Specify EBCDIC EBCDIC

Specify Danish DANISH

Specify Finnish FINNISH

Specify Norwegian NORWEGIAN

Specify Polish POLISH

Specify Swedish SWEDISH

Specify a customized sequence NATIONAL

Specify any of the collating sequences listed above (ASCII, EBCDIC, DANISH, FINNISH, ITALIAN, NORWEGIAN, POLISH, SPANISH, SWEDISH, or NATIONAL), the name of any other system provided translation table (POLISH, SPANISH), and the name of a user-created translation table. You can specify an encoding. You can also specify either the keyword LINGUISTIC or UCA to achieve a locale-appropriate collating sequence. SORTSEQ=

Options can include one collating-sequence-option and multiple other options. The order of the two types of options does not matter and both types are not necessary in the same PROC SORT step. Only the explanations for the PROC SORT collating-sequence-options follow.
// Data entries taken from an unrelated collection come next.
`design/flow/run.sh`:
```
#!/bin/bash
# OpenROAD 26Q1-2900-gdf79404cd8, Yosys 0.63+post, stock flow scripts
make -C /OpenROAD-flow-scripts/flow DESIGN_CONFIG=/design/flow/config.mk WORK_HOME=/design/flow/orfs finish
```
`design/flow/design.v`:
```
`timescale 1ns / 1ps
module data_synchronizer 
#(
   parameter STAGES = 2,                   
   parameter DWIDTH = 8                    
)
(
   input  wire              clk,          
   input  wire              rstn,         
   input  wire  [DWIDTH-1:0] din,         
   input  wire              dready_i,     
   output reg  [DWIDTH-1:0] dout,         
   output reg              dready_o      
);
(* ASYNC_REG = "true" *) reg [STAGES-1:0] flipflops;
(* ASYNC_REG = "true" *) reg dready_sync;
always @(posedge clk)
begin
   if (~rstn) begin
      flipflops <= 'b0;
   end else begin
      flipflops <= {flipflops[STAGES-2:0], dready_i};
   end
end
always @(posedge clk)
begin
   if (~rstn) begin
      dout <= 'b0;
      dready_o <= 1'b0;
   end else begin
      if (dready_sync) begin
         dout <= din;
      end
      dready_o <= dready_sync;
   end
end
always @(posedge clk)
begin
   dready_sync <= flipflops[STAGES-1];
end
endmodule
```
`design/flow/config.mk`:
```
export PLATFORM = sky130hd
export DESIGN_NAME = data_synchronizer
export DESIGN_NICKNAME = data_synchronizer
export VERILOG_FILES = /design/flow/design.v
export SDC_FILE = /design/flow/constraint.sdc
export NUM_CORES = 4
export LEC_CHECK = 1
export CORE_AREA = 10 10 70 70
export DIE_AREA = 0 0 80 80
```
`design/flow/constraint.sdc`:
```
current_design data_synchronizer

set clk_period 1.9
set clk_io_pct 0.2

create_clock -name clk0 -period $clk_period [get_ports {clk}]

set non_clock_inputs [all_inputs -no_clocks]
set_input_delay [expr $clk_period * $clk_io_pct] -clock clk0 $non_clock_inputs
set_output_delay [expr $clk_period * $clk_io_pct] -clock clk0 [all_outputs]
```
==> ds_physical_params.txt <==
Physical design parameters

Parameter                              Value

Cells and area
  Area of the multi-input gates    150.1 um^2
  Filler cell count in the final layout    375
  Register area    between 200 and 250 um^2
  Fraction of final layout cells sized beyond drive strength 1    0.07547
  Number of standard cells in the layout, taps in and fillers out    99
  Post-layout util    0.1934
  P&R area growth vs syn    62.96%

Clock tree
  H-tree levels    1
  Clock network latency to the later pin of the worst-skew pair    0.26 ns
  Postcts setup bufs    0
  Clock edge transition at the registers on the reported setup and hold paths    approximately 0.070 ns
  Clock tree from TritonCTS    done
  Number of cells upsized or downsized after cts    0
  Number of buffers added to fix hold violations after cts    0
  CTS Sinks    12
  Clock buffer count from CTS    3
  Master cell of the clock root buffer    clkbuf_4
  Buffer depth of the longest clock path    2

Final timing
  RSZ-0062 raised after global routing    false
  Period utilization    0.7623
  Worst hold slack after final layout    roughly 0.33 ns
  Shortest period the worst path allows    about 1.4 ns
  Final worst slack    0.4517 ns
  Endpoints failing setup    0
  Final Hold Violation Tally    0
  Maximum frequency from static timing analysis    roughly 690 MHz
  TNS Setup    0 ns
  Clock skew after layout    0.0003482 ns
  Transition time at the pin with the least slew margin    around 0.52 ns
  Relative slew margins    0.6543
  Final count of pins violating max slew    0

Die
  Number of rows in the core area    21
  Starting density of the core    0.1187
  Horizontal die dimension    roughly 80 um
  Top-level port count    20
  Area of the die    6400 um^2
  Placeable Area    approximately 3400 um^2
  Die y size    approximately 80 um

Logic synthesis
  Yosys synthesis warning count    1
  Cell Type Count    7
  Flip-flop and latch count after synthesis    12
  YS chip area    405.4 um^2
  Yosys cell count    33
  Cell count after synthesis    33
  Mean area per synthesized cell    approximately 12 um^2
  Sequential cell area fraction in the yosys report    0.5926
  Summed instance area of the synthesized netlist    just over 400 um^2

Outcome
  Outcome    completed

Routing
  Met3 routed wirelength    around 120 um
  Detailed Routing Iterations Pass 1    2
  Vias after detailed routing    274
  Highest metal layer used by the detailed router    met3
  Met2 wire length    between 400 and 500 um
  Post-detailed-route DRC marker count    0
  Length of routed wiring on met1    406 um
  Ant diodes    0
  Detail Route Antenna Nets    0
  Detailed-route wire length    roughly 970 um
  Number of vias per cell after detailed routing    2.768
  Drt first-iter violations    2
  Post-DR wirelength/cell    9.828 um

Setup path
  Total buffers and inverters traversed by the critical path    1
  Largest fanout of any net on the critical path    2
  Kind of capture point of the worst setup path    output pin
  Data arrival time of the critical path    1.07 ns
  Cell count along the critical path    1
  Largest stage delay, worst path    0.48 ns
  Cell-by-cell trace of the critical path    clkdlybuf4s50_1
  Category of the critical setup timing path    reg2out
  Slowest CP cell    clkdlybuf4s50_1
  Crit path required time    roughly 1.5 ns
  Kind of start point of the critical path    flip-flop
  Worst R2R Path Depth    2
  Cell class contributing the biggest share of worst-path delay    buffers and inverters

GRT
  Initial antenna violation count    0
  Combined global-route utilization of all metal layers    0.02943
  Total gr overflow    0
  Largest net degree at the start of global routing    12
  First-pass GRT wire length    between 1000 and 1500 um
  Vias in the first global route    ~260

Run
  Total number of warnings across the stage logs    25
  Max-cap violations    0

Power and ir drop
  Relative contribution of combinational cells to total power    0.102
  Worst IR Drop VDD    108.0 uV
  Cell leakage power    0.2203 nW
  Clock network fraction of design power    0.324
  Sequential fraction of design power    0.574
  Internal    around 0.00037 W
  Switching component of the power    approximately 0.000093 W
  Power density normalized to cell area    just over 700 nW/um^2
  Switching Fraction    0.2010

Placed design
  Number of port buffers    19
  Pre-CTS WS    just over 0.5 ns
  Cell count after placement    approximately 96
  Routability congestion estimate    between 0.7 and 0.8

Worst hold path
  Hold/Removal Path Class    reg2reg
  Number of cells traversed by the worst hold path    0
==> power by group through the flow <==
stage	sequential (W)	combinational, W	clock, W
4_1_cts	0.000267	0.0000491	0.000168
5_1_grt	0.000268	0.0000516	0.000175
6_report	0.000267	0.0000474	0.000150
==> logic make-up after synthesis <==
kind of cell,count (synthesis),synth area share
mux,8,0.1975
simple gates,11,0.1728
flops,12,0.5926
buf+inv,2,0.03703
==> cell usage in the layout (no fill, tap or decap) <==
cell,count
dfxtp_1,12
nor2b_1,8
clkbuf_4,3
clkdlybuf4s50_1,19
and2_2,1
mux2i_1,8
and2_1,2
==> worst paths after layout <==
kind / slack [ns] / to / from
setup reg to reg: 0.84 / dout[0]$_SDFFE_PN0P_ / dready_sync$_DFF_P_
hold reg to reg: 0.33 / dready_sync$_DFF_P_ / flipflops[1]$_SDFF_PN0_
hold / removal: 0.33 / dready_sync$_DFF_P_ / flipflops[1]$_SDFF_PN0_
setup / recovery: 0.45 / dout[2] / dout[2]$_SDFFE_PN0P_
==> metal layers <==
layer,global-route usage,vias up
li1,-,148
met1,0.03408,116
met2,0.04254,10
met3,0.02159,0
met4,0.007042,0
met5,0,-
==> sequential cells by signal, indices dropped and copies added (netlist names) <==
signal and cells:
flipflops 2, dready_sync 1, dout 8, dready_o 1
==> stage by stage <==
step           total power (W)  area [um^2]
2_1_floorplan        0.0002870        405.4
6_report             0.0004648        660.6
4_1_cts              0.0004848        660.6
3_3_place_gp         0.0003208        638.1
3_5_place_dp         0.0003222        638.1
5_1_grt              0.0004956        660.6
==> Yosys cell counts <==
library cell / n / area share
and2_1: 2 / 0.031
and2_2: 1 / 0.019
buf_6: 1 / 0.028
nor2b_1: 8 / 0.12
mux2i_1: 8 / 0.20
clkbuf_1: 1 / 0.0093
dfxtp_1: 12 / 0.59
==> area by class of cell <==
class	count	share of cell area
timing repair buffer	19	0.2879
clock buffer	3	0.03409
multi-input combinational	19	0.2273
tap	46	0.08712
sequential	12	0.3636
Power figures rest on the tool's default switching activity, not on a simulated workload.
Operating Environment Information:   For information about behavior specific to your operating environment for the DANISH, FINNISH, NORWEGIAN, or SWEDISH collating-sequence-option, see the SAS documentation for your operating environment.  [cautionend]

ASCII

sorts character variables using the ASCII collating sequence. You need this option only when you want to achieve an ASCII ordering on a system where EBCDIC is the native collating sequence.

DANISH
NORWEGIAN

sorts characters according to the Danish and Norwegian convention.
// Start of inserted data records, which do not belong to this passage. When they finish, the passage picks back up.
`./config.mk`:
```
export PLATFORM = sky130hd
export DESIGN_NAME = clock_divider
export DESIGN_NICKNAME = clock_divider
export VERILOG_FILES = /design/flow/design.v
export SDC_FILE = /design/flow/constraint.sdc
export NUM_CORES = 4
export LEC_CHECK = 1
export CORE_AREA = 10 10 70 70
export DIE_AREA = 0 0 80 80
```
`./constraint.sdc`:
```
current_design clock_divider

set clk_period 2.2
set clk_io_pct 0.2

create_clock -name clk0 -period $clk_period [get_ports {clk}]

set non_clock_inputs [all_inputs -no_clocks]
set_input_delay [expr $clk_period * $clk_io_pct] -clock clk0 $non_clock_inputs
set_output_delay [expr $clk_period * $clk_io_pct] -clock clk0 [all_outputs]
```
`./design.v`:
```
module clock_divider (
    input  wire        clk,        
    input  wire        rstn,       
    output reg         clk_o       
);
parameter DV = 4;
reg   clk_rg        ;              
reg   [3:0] count  ;              
always @(posedge clk) begin
   if (rstn == 1'b0) begin 
         clk_rg <= 1'b0;
         count  <= 4'h0;
      end else begin    
         if (count == (DV/2)-1) begin
            count  <= 4'h0;
            clk_rg <= ~clk_rg;
         end else begin
            count  <= count + 4'h1;
     end                     
      end
end
assign clk_o = clk_rg;   
endmodule
```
The Danish and Norwegian collating sequence is shown in National Collating Sequences of Alphanumeric Characters.

EBCDIC

sorts character variables using the EBCDIC collating sequence. You need this option only when you want to achieve an EBCDIC ordering on a system where ASCII is the native collating sequence.

POLISH

sorts characters according to the Polish convention.

FINNISH
SWEDISH

sorts characters according to the Finnish and Swedish convention. The Finnish and Swedish collating sequence is shown in National Collating Sequences of Alphanumeric Characters.

NATIONAL

sorts character variables using an alternate collating sequence, as defined by your installation, to reflect a country's National Use Differences. To use this option, your site must have a customized national sort sequence defined. Check with the SAS Installation Representative at your site to determine whether a customized national sort sequence is available.

NORWEGIAN

See DANISH.

SWEDISH

See FINNISH.

SORTSEQ=collating-sequence

specifies the collating sequence. The collating-sequence can be a collating-sequence-option, a translation table, an encoding, or the keyword LINGUISTIC. Only one collating sequence can be specified. For detailed information, refer to Collating Sequence.
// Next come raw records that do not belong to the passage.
==> design/flow/design.v <==
`timescale 1ns / 1ps
module Pipe_Decode_Exe(
        clk, flushe,pcsrcd,pcsrcd2,mux1out, mux1out2,mux2out,mux2out2,rsd,rsd2,rtd,rtd2,rdd,rdd2,signimmd,signimmd2,memtoregd,memtoregd2,
        regwrited, regwrited2, memwrited, memwrited2, alucontrold, alucontrold2,
        stalle, stalle2,
        alusrcd, alusrcd2, regdstd, regdstd2, memtorege, memtorege2, regwritee, regwritee2, memwritee, memwritee2,
        alucontrole, alucontrole2, alusrce, alusrce2, regdste, regdste2, rse, rse2, rte, rte2, rde, rde2, signimme, signimme2, mux1after, mux1after2, mux2after, mux2after2 
    );
    input clk, flushe;
    input [1:0] pcsrcd2 , pcsrcd;
    input stalle,stalle2;
    input [31:0] mux1out,mux1out2,mux2out,mux2out2;
    output reg [31:0] mux1after,mux1after2,mux2after,mux2after2;
    input [4:0] rsd,rsd2, rtd,rtd2, rdd,rdd2;
    output reg [4:0] rse,rse2,rte,rte2, rde, rde2 ;
    input [31:0] signimmd, signimmd2;
    output reg [31:0] signimme,signimme2;
    input memtoregd,memtoregd2,regwrited,regwrited2,memwrited,memwrited2;
    output reg  memtorege,memtorege2,regwritee,regwritee2,memwritee,memwritee2;
    input [2:0] alucontrold,alucontrold2;
    output reg [2:0] alucontrole,alucontrole2;
    input alusrcd,alusrcd2,regdstd,regdstd2;
    output reg alusrce, alusrce2,regdste,regdste2; 
    wire clr;
    assign clr  =  (pcsrcd[1:1] || pcsrcd[0:0] || flushe);
    initial begin 
          { mux1after,mux1after2,mux2after,mux2after2 } <= 0;
          { rse,rse2,rte,rte2, rde, rde2 } <= 0;
          { signimme,signimme2 } <= 0;
          { memtorege,memtorege2,regwritee,regwritee2,memwritee,memwritee2 } <= 0;
          { alucontrole,alucontrole2 } <=  0 ; 
          { alusrce, alusrce2,regdste,regdste2 } <=  0;
    end
    always @ (posedge clk) begin
        if ( !stalle & !stalle2 & !clr) begin
            { mux1after,mux1after2,mux2after,mux2after2 } <= { mux1out,mux1out2,mux2out,mux2out2 };
            { rse,rse2,rte,rte2, rde, rde2 } <= { rsd,rsd2, rtd,rtd2, rdd,rdd2 };
            { signimme,signimme2 } <= { signimmd,signimmd2 };
            { memtorege,memtorege2,regwritee,regwritee2,memwritee,memwritee2 } <= { memtoregd,memtoregd2,regwrited,regwrited2,memwrited,memwrited2 };
            { alucontrole,alucontrole2 } <= { alucontrold,alucontrold2 };
            { alusrce, alusrce2,regdste,regdste2 } <= { alusrcd,alusrcd2,regdstd,regdstd2 } ;
        end
        if  (!stalle & !stalle2 & clr) begin
            { mux1after,mux1after2,mux2after,mux2after2 } <= 0;
            { rse,rse2,rte,rte2, rde, rde2 } <= 0;
            { signimme,signimme2 } <= 0;
            { memtorege,memtorege2,regwritee,regwritee2,memwritee,memwritee2 } <= 0;
            { alucontrole,alucontrole2 } <=  0 ; 
            { alusrce, alusrce2,regdste,regdste2 } <=  0;
        end
    end
endmodule
==> design/flow/run.sh <==
#!/bin/bash
# OpenROAD 26Q1-2900-gdf79404cd8, Yosys 0.63+post, stock flow scripts
make -C /OpenROAD-flow-scripts/flow DESIGN_CONFIG=/design/flow/config.mk WORK_HOME=/design/flow/orfs finish
==> design/flow/config.mk <==
export PLATFORM = sky130hd
export DESIGN_NAME = Pipe_Decode_Exe
export DESIGN_NICKNAME = Pipe_Decode_Exe
export VERILOG_FILES = /design/flow/design.v
export SDC_FILE = /design/flow/constraint.sdc
export NUM_CORES = 4
export LEC_CHECK = 1
export CORE_AREA = 10 10 243 243
export DIE_AREA = 0 0 253 253
==> design/flow/constraint.sdc <==
current_design Pipe_Decode_Exe

set clk_period 21.6
set clk_io_pct 0.2

create_clock -name clk0 -period $clk_period [get_ports {clk}]

set non_clock_inputs [all_inputs -no_clocks]
set_input_delay [expr $clk_period * $clk_io_pct] -clock clk0 $non_clock_inputs
set_output_delay [expr $clk_period * $clk_io_pct] -clock clk0 [all_outputs]
==> report_table.html <==
<h3>Flow metrics</h3>
<table>
<tr><th>Metric</th><th>Value</th></tr>
<tr><th colspan="2">CTS</th></tr>
<tr><td>Clock transition at the register clock pins on the worst setup and hold paths after CTS</td><td>60 ps</td></tr>
<tr><td>Hold_buf cts</td><td>0</td></tr>
<tr><td>Cell at the root of the clock tree</td><td>clkbuf_16</td></tr>
<tr><td># Post-CTS Setup Buffers</td><td>0</td></tr>
<tr><td>Clock buffer count from CTS</td><td>29</td></tr>
<tr><td>Number of sinks handled by clock tree synthesis</td><td>238</td></tr>
<tr><td>CTS-repair resized insts</td><td>0</td></tr>
<tr><td>Maximum buffer depth of the clock tree</td><td>3</td></tr>
<tr><td>Clock tree from TritonCTS</td><td>built</td></tr>
<tr><td>Clock latency reported for the late side of the worst-skew pair</td><td>540 ps</td></tr>
<tr><td>Htree depth</td><td>1</td></tr>
<tr><th colspan="2">Synthesis</th></tr>
<tr><td>Post-synth cell types</td><td>11</td></tr>
<tr><td>Yosys top cell area share</td><td>46.11%</td></tr>
<tr><td>Post-Syn Area</td><td>10,330 um2</td></tr>
<tr><td>Synth warn</td><td>1</td></tr>
<tr><td>Per-instance average area after synthesis</td><td>9.749 um2</td></tr>
<tr><td>Most frequent cells after synthesis</td><td>dfxtp_1 (238), inv_1 (238), o21ai_0 (235), o31ai_2 (213), clkbuf_1 (54)</td></tr>
<tr><td>Cell type with the highest aggregate area in the netlist</td><td>dfxtp_1</td></tr>
<tr><td>Number of cell instances after yosys synthesis</td><td>1,060</td></tr>
<tr><td>Post-synth EDFFs</td><td>0</td></tr>
<tr><td>Dominant Register Cell</td><td>dfxtp_1</td></tr>
<tr><td>Share of flip-flops with an asynchronous set or reset after synthesis</td><td>0%</td></tr>
<tr><td>Chip area line of the yosys report</td><td>10,330 um2</td></tr>
<tr><td>Cell count after synthesis</td><td>1,060</td></tr>
<tr><td>Synth Register Bits</td><td>238</td></tr>
<tr><td>Area contributors post-synth</td><td>dfxtp_1 (46%), o31ai_2 (26%), o21ai_0 (11%)</td></tr>
<tr><td>Register share after synthesis</td><td>46.11%</td></tr>
<tr><th colspan="2">Placed design</th></tr>
<tr><td>Weighted congestion at the end of routability-driven global placement</td><td>0.8290</td></tr>
<tr><td>Number of buffers added on ports</td><td>481</td></tr>
<tr><td>Post-DP HPWL</td><td>26.25 mm</td></tr>
<tr><td>Standard cell area after detailed placement</td><td>15,510 um2</td></tr>
<tr><th colspan="2">Worst hold path</th></tr>
<tr><td>Hold path cells</td><td>2</td></tr>
<tr><td>Worst min-delay path category</td><td>register to register</td></tr>
<tr><th colspan="2">STA</th></tr>
<tr><td>RSZ-0062 raised after global routing</td><td>false</td></tr>
<tr><td>Final hold violation count</td><td>0</td></tr>
<tr><td>Least-Margin Pin Slew</td><td>904.3 ps</td></tr>
<tr><td>Worst Skew</td><td>0 ps</td></tr>
<tr><td>Setup violations, final</td><td>0</td></tr>
<tr><td>Highest achievable clock rate</td><td>142.6 MHz</td></tr>
<tr><td>Shortest clock period the worst path allows after layout</td><td>7015 ps</td></tr>
<tr><td>Slew headroom</td><td>39.71%</td></tr>
<tr><td>Tcrit/Tclk final</td><td>32.48%</td></tr>
<tr><td>Smallest hold slack</td><td>476.5 ps</td></tr>
<tr><td>Final setup TNS</td><td>0 ps</td></tr>
<tr><td>Final Max-Slew Violation Tally</td><td>0</td></tr>
<tr><th colspan="2">Run status</th></tr>
<tr><td>Outcome</td><td>complete, no violations</td></tr>
<tr><th colspan="2">Global routing</th></tr>
<tr><td>Vias in the first global route</td><td>8,814</td></tr>
<tr><td>GR Overflow Total</td><td>0</td></tr>
<tr><td>Number of antenna violations at the first check in global routing</td><td>0</td></tr>
<tr><td>Largest net degree at the start of global routing</td><td>107</td></tr>
<tr><td>Overall global routing resource usage</td><td>11.00%</td></tr>
<tr><td>Global-route wire length before repair</td><td>54.92 mm</td></tr>
<tr><th colspan="2">Critical path</th></tr>
<tr><td>Critical Path Slowest Stage Cell</td><td>buf_4</td></tr>
<tr><td>Category of the critical setup timing path</td><td>input pin to register</td></tr>
<tr><td>CP peak stage delay</td><td>740 ps</td></tr>
<tr><td>Number of buffers and inverters on the critical path</td><td>4</td></tr>
<tr><td>Family with the most delay on the worst path</td><td>buffers and inverters</td></tr>
<tr><td>Required time of the critical path</td><td>22,010 ps</td></tr>
<tr><td>Path length in cells of the critical path</td><td>6</td></tr>
<tr><td>Arrival @ worst endpoint</td><td>7430 ps</td></tr>
<tr><td>Crit start category</td><td>input pin</td></tr>
<tr><td>CP most frequent cell</td><td>buf_4</td></tr>
<tr><td>Setup crit end kind</td><td>register</td></tr>
<tr><td>Cell-by-cell listing of the critical path</td><td>clkdlybuf4s50_1 -&gt; or3_4 -&gt; buf_4 -&gt; buf_4 -&gt; buf_4 -&gt; o31ai_2</td></tr>
<tr><td>Number of cells on the worst reg-to-reg path</td><td>2</td></tr>
<tr><td>Critical-path maximum fanout</td><td>47</td></tr>
<tr><th colspan="2">Route</th></tr>
<tr><td>DRC violations left</td><td>0</td></tr>
<tr><td>Total met2 wirelength after detailed routing</td><td>18.31 mm</td></tr>
<tr><td>Post-DRT Antenna Nets</td><td>0</td></tr>
<tr><td>M1 WL</td><td>15.08 mm</td></tr>
<tr><td>Diode insertion count for antenna repair</td><td>0</td></tr>
<tr><td>Post-DR wirelength/cell</td><td>16.93 um</td></tr>
<tr><td>Via Count</td><td>9,104</td></tr>
<tr><td>Initial detailed-routing violation count</td><td>432</td></tr>
<tr><td>WL final</td><td>37.21 mm</td></tr>
<tr><td>Max layer used</td><td>met4</td></tr>
<tr><td>Wire length on met3</td><td>2.920 mm</td></tr>
<tr><td>Via density per instance</td><td>4.142</td></tr>
<tr><td>Drt first pass iters</td><td>4</td></tr>
<tr><th colspan="2">Run</th></tr>
<tr><td>Max-cap violations</td><td>0</td></tr>
<tr><td>Warning total across the stage logs</td><td>29</td></tr>
<tr><th colspan="2">Floorplanning</th></tr>
<tr><td>Row count</td><td>85</td></tr>
<tr><td>Core utilization before placement</td><td>19.20%</td></tr>
<tr><td>Standard cell core area</td><td>53,810 um2</td></tr>
<tr><td>Die W</td><td>253 um</td></tr>
<tr><td>Number of primary I/O pins</td><td>484</td></tr>
<tr><td>Chip area</td><td>64,010 um2</td></tr>
<tr><td>Floorplan die height</td><td>253 um</td></tr>
<tr><th colspan="2">Layout</th></tr>
<tr><td>Final design area excluding fillers</td><td>16,470 um2</td></tr>
<tr><td>Layout cells sized above 1</td><td>18.44%</td></tr>
<tr><td>Total of fill cells in the finished design</td><td>5,465</td></tr>
<tr><td>Layout area overhead</td><td>59.41%</td></tr>
<tr><th colspan="2">Pwr</th></tr>
<tr><td>Total power divided by cell area</td><td>67.44 nW/um2</td></tr>
<tr><td>Worst supply voltage drop on vdd</td><td>0.04910 mV</td></tr>
<tr><td>Leakage dissipation</td><td>6.510 nW</td></tr>
</table>
[cell usage in the layout, fill, tap and decap left out]
cell type	n
clkdlybuf4s50_1	479
inv_1	238
dfxtp_1	238
o21ai_0	235
o31ai_2	213
clkbuf_16	29
o31ai_1	25
buf_4	14
clkbuf_8	11
clkbuf_1	7
clkinv_2	5
o21ai_1	3
buf_6	2
or3_4	1
or2_4	1
bufinv_16	1
[path summary, 6_finish.rpt]
| kind | from | to | slack (ps) |
|---|---|---|---|
| min | alucontrole[2] | alucontrole[2] | 480 |
| max | pcsrcd[1] | rde2[3] | 14590 |
| max reg2reg | rte[0] | rte[0] | 20950 |
| min reg2reg | alucontrole[2] | alucontrole[2] | 480 |
[area by class of cell]
cell class	count	area (um2)	area share (%)
repair buffers	495	4922	29.88
flip-flops and latches	238	4765	28.92
multi-input cells	478	4064	24.67
clock buffers	47	903.4	5.484
inverters	238	893.4	5.423
well taps	696	870.8	5.286
clock inverters	6	55.05	0.3342
[report_power, final]
part | switching (mW) | internal, mW
Combinational | 0.0662 | 0.0899
Sequential | 0.00887 | 0.460
Clock | 0.191 | 0.295
Total | 0.266 | 0.845
[per-stage QoR]
step | instances | setup WS (ps) | utilization [%] | power [mW]
after floorplan | 1060 | 16230 | - | 0.5361
after global placement | 2145 | 14090 | 28.83 | 0.6353
after detailed placement | 2145 | 14060 | 28.83 | 0.6367
after CTS | 2198 | 14660 | 30.61 | 1.130
after global routing | 2198 | 14470 | 30.61 | 1.161
final | 2198 | 14590 | 30.61 | 1.111
[cell families (layout without fill, tap and decap cells)]
family          after synthesis  after routing  synth area share (%)
compound gates              476            476                 39.13
flops                       238            238                 46.11
buf+inv                     344            786                 14.64
simple gates                  2              2                0.1212
[worst min-delay path: stages, from the launching register on]
cell and delay [ps]:
dfxtp_1 300, o21ai_0 60, o31ai_1 60
[registers in the layout, summed over array words and instances (netlist names), 5 cells and up]
name	flops
rde	5
mux2after2	32
mux1after2	32
rde2	5
rse	5
signimme2	32
rse2	5
rte	5
signimme	32
rte2	5
mux2after	32
mux1after	32
[layer usage]
metal	up-vias	global-route usage [%]
li1	4436	-
met1	4325	13.86
met2	289	18.69
met3	54	3.008
met4	0	2.168
met5	-	0
Power is estimated from default activity; no workload was simulated.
Here are descriptions of the collating sequences:

collating--sequence--option | translation_table

specifies either a translation table, which can be one that SAS provides or any user-defined translation table, or one of the PROC SORT statement Collating-Sequence-Options. For an example of using PROC TRANTAB and PROC SORT with SORTSEQ=, see Using Different Translation Tables for Sorting.

The available translation tables are

ASCII

DANISH

EBCDIC

FINNISH

ITALIAN

NORWEGIAN

POLISH

REVERSE

SPANISH

SWEDISH

The following figure shows how the alphanumeric characters in each language will sort.

National Collating Sequences of Alphanumeric Characters

[National Collating Sequences of Alphanumeric Characters]

Restriction: You can specify only one collating-sequence-option in a PROC SORT step.
Tip: The SORTSEQ= collating sequence options are specified without parenthesis and have no arguments associated with them. An example of how to specify a collating sequence follows:

proc sort data=mydata SORTSEQ=ASCII;
encoding-value

specifies an encoding value. The result is the same as a binary collation of the character data represented in the specified encoding. See the supported encoding values in SBCS, DBCS, and Unicode Encoding Values for Transcoding Data.

Restriction: PROC SORT is the only procedure or part of the SAS system that recognizes an encoding specified for the SORTSEQ= option.
Tip: When the encoding value contains a character other than an alphanumeric character or underscore, the value needs to be enclosed in quotation marks.
See: The list of the encodings that can be specified in SBCS, DBCS, and Unicode Encoding Values for Transcoding Data.
LINGUISTIC<(collating--rules )>

specifies linguistic collation, which sorts characters according to rules of the specified language. The rules and default collating sequence options are based on the language specified in the current locale setting. The implementation is provided by the International Components for Unicode (ICU) library and produces results that are largely compatible with the Unicode Collation Algorithms (UCA).

Alias: UCA
Restriction: The SORTSEQ=LINGUISTIC option is available only on the PROC SORT SORTSEQ= option and is not available for the SAS System SORTSEQ= option.
Restriction Note that linguistic collation is not supported on platforms VMS on Itanium (VMI) or 64-bit Windows on Itanium (W64).
Tip: LINGUISTIC sorting requires more memory with the z/OS mainframe. You might need to set your REGION to 50M or higher. This action must be done in JCL, if you are running in batch mode, or in the VERIFY screen if you are running interactively. This action allows the ICU libraries to load properly and does not affect the memory that is used for sorting.
Tip: The collating-rules must be enclosed in parentheses. More than one collating rule can be specified.
Tip: When BY processing is performed on data sets that are sorted with linguistic collation, the NOBYSORTED system option might need to be specified in order for the data set to be treated properly. BY processing is performed differently than collating sequence processing.
See: The ICU License agreement in the Base SAS Procedures Guide.
See: The Collating Sequence for detailed information on linguistic collation.
See Also: Refer to http://www.unicode.org Web site for the Unicode Collation Algorithm (UCA) specification.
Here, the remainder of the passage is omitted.